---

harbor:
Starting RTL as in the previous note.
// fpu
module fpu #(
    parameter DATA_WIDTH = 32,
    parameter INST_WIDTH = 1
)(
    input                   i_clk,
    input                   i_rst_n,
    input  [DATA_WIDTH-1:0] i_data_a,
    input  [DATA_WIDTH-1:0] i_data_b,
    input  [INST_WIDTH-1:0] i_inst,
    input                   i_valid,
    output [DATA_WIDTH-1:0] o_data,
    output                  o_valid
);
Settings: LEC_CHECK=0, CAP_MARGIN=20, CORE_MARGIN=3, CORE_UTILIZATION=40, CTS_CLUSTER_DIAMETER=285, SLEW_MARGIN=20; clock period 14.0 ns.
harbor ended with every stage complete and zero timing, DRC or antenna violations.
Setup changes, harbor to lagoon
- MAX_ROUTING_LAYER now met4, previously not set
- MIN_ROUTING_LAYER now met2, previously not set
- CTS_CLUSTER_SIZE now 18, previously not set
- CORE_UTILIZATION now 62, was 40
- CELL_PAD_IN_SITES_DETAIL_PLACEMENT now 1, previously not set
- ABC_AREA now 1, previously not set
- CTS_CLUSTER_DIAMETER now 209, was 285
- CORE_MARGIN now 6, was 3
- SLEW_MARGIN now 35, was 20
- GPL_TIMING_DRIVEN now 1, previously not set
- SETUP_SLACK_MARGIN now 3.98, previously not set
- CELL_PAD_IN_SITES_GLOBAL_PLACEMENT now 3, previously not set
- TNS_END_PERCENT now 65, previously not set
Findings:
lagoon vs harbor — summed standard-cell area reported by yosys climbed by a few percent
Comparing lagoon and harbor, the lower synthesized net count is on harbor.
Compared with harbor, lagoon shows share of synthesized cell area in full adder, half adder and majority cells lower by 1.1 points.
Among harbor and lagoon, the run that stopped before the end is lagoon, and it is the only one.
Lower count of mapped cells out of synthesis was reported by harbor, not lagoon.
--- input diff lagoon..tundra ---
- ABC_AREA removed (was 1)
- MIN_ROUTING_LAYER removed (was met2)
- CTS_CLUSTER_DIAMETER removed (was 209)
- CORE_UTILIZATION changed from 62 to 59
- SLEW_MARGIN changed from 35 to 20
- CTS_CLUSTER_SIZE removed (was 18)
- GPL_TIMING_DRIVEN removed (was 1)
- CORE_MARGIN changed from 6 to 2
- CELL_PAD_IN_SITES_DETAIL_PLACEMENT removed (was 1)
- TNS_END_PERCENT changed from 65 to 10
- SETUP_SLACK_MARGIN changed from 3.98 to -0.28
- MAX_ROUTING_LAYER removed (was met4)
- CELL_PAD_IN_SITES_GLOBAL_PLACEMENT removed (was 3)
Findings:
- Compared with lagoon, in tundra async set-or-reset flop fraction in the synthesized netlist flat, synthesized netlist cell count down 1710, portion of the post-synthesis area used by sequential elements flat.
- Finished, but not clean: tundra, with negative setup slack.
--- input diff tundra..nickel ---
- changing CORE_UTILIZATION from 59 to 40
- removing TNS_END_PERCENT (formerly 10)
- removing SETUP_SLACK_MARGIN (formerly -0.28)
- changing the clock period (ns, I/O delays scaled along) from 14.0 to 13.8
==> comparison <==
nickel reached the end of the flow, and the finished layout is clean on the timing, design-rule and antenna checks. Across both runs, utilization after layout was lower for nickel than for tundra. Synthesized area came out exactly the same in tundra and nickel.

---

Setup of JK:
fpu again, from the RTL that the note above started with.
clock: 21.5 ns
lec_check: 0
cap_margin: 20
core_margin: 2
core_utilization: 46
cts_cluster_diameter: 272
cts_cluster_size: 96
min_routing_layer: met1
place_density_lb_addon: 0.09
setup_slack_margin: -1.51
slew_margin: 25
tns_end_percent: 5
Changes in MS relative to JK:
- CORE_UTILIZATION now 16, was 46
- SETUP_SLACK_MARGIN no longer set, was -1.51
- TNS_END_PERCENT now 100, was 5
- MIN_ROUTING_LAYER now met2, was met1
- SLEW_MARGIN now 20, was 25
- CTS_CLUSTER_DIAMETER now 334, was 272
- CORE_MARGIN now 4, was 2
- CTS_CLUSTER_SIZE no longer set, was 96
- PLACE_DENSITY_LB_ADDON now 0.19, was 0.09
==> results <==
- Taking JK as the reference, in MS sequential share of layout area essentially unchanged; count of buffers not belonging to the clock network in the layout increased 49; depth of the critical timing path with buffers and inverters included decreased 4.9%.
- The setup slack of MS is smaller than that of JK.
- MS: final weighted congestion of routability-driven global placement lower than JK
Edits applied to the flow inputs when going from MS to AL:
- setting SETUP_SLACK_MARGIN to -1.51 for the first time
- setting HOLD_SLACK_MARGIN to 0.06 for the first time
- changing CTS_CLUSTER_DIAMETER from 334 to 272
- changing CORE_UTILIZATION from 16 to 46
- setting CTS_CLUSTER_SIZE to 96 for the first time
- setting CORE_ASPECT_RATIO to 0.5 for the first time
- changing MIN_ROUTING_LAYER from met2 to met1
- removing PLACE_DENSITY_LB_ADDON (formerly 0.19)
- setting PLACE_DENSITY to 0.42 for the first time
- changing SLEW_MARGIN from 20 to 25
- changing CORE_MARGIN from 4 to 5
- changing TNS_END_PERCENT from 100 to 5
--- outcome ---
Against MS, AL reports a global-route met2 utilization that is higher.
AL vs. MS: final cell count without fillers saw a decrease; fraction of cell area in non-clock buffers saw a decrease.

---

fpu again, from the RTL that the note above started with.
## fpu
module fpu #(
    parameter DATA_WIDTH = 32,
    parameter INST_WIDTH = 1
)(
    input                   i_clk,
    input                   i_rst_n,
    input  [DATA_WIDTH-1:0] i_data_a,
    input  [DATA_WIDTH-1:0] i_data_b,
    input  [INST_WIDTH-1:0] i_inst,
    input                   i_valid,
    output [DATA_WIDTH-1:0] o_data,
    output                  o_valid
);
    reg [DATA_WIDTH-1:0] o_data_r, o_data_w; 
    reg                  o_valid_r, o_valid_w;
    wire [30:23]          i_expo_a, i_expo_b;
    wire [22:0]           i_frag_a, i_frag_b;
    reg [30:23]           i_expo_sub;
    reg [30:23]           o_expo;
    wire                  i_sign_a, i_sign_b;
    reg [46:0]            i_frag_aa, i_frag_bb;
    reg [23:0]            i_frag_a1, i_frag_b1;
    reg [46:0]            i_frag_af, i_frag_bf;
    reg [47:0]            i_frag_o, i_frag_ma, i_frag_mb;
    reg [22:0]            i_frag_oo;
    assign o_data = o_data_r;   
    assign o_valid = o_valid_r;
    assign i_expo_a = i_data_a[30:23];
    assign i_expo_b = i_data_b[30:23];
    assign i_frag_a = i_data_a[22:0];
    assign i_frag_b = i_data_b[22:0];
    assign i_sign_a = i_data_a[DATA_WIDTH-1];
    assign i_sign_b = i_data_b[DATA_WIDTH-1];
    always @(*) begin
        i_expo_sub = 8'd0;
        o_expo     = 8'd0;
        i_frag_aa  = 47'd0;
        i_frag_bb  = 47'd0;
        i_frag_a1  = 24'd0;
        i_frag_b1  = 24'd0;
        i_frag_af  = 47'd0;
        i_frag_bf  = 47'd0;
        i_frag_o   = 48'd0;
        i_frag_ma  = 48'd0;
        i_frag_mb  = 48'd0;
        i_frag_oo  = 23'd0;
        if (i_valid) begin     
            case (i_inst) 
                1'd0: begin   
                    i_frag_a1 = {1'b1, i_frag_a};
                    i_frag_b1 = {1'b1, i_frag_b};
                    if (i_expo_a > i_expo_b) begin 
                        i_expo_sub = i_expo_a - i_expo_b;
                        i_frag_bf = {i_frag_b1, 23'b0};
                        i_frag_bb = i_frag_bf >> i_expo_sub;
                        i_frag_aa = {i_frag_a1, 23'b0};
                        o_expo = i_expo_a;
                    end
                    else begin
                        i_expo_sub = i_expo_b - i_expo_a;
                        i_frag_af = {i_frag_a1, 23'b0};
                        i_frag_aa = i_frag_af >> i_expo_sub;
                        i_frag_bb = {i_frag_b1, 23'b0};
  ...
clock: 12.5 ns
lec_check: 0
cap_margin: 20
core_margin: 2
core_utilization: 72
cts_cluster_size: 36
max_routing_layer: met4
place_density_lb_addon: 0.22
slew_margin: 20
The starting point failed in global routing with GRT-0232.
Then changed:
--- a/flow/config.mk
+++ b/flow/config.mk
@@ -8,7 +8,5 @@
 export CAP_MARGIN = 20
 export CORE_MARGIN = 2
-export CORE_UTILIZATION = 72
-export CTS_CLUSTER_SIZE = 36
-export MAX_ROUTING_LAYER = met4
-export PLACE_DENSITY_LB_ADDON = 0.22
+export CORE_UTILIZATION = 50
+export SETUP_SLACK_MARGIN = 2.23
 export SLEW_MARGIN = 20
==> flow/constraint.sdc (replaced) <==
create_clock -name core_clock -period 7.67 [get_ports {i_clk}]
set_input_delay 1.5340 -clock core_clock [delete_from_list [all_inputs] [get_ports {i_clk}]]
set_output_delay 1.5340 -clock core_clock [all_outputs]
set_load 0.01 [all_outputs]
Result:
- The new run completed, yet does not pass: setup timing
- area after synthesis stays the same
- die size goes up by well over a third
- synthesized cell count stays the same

- **Activity**: Please show the lines of the material that contain the string "period".

- **Answer below**:
Settings: LEC_CHECK=0, CAP_MARGIN=20, CORE_MARGIN=3, CORE_UTILIZATION=40, CTS_CLUSTER_DIAMETER=285, SLEW_MARGIN=20; clock period 14.0 ns.
- changing the clock period (ns, I/O delays scaled along) from 14.0 to 13.8
create_clock -name core_clock -period 7.67 [get_ports {i_clk}]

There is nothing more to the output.